(Saved data entries)
<file path="config.mk">
export PLATFORM = sky130hd
export DESIGN_NAME = csa_stream_accumulator
export DESIGN_NICKNAME = d
export VERILOG_FILES = /design/src/rtl/csa_stream_accumulator.sv
export SDC_FILE = /design/constraint.sdc
export NUM_CORES = 1
export LEC_CHECK = 0
export CORE_ASPECT_RATIO = 0.5
export CORE_MARGIN = 2
export CORE_UTILIZATION = 49
export DETAILED_ROUTE_END_ITERATION = 12
export GPL_TIMING_DRIVEN = 1
export PLACE_DENSITY = 0.81
export SKIP_LAST_GASP = 1
export SYNTH_ARGS = -nofsm -noshare
export SYNTH_HDL_FRONTEND = slang
export SYNTH_SLANG_ARGS = --single-unit
</file>
<file path="constraint.sdc">
create_clock -name clk -period 1.8 [get_ports clk]
set_input_delay 0.27 -clock clk [delete_from_list [all_inputs] [get_ports clk]]
set_output_delay 0.27 -clock clk [all_outputs]
set_load 0.05 [all_outputs]
</file>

● **WHAT TO WORK ON**
Once you find the line containing "export DETAILED_ROUTE_END_ITERATION = 12", copy it and every line after it through the end of the records, exactly and nothing else.

● **OUTPUT BELOW**
export DETAILED_ROUTE_END_ITERATION = 12
export GPL_TIMING_DRIVEN = 1
export PLACE_DENSITY = 0.81
export SKIP_LAST_GASP = 1
export SYNTH_ARGS = -nofsm -noshare
export SYNTH_HDL_FRONTEND = slang
export SYNTH_SLANG_ARGS = --single-unit
</file>
<file path="constraint.sdc">
create_clock -name clk -period 1.8 [get_ports clk]
set_input_delay 0.27 -clock clk [delete_from_list [all_inputs] [get_ports clk]]
set_output_delay 0.27 -clock clk [all_outputs]
set_load 0.05 [all_outputs]
</file>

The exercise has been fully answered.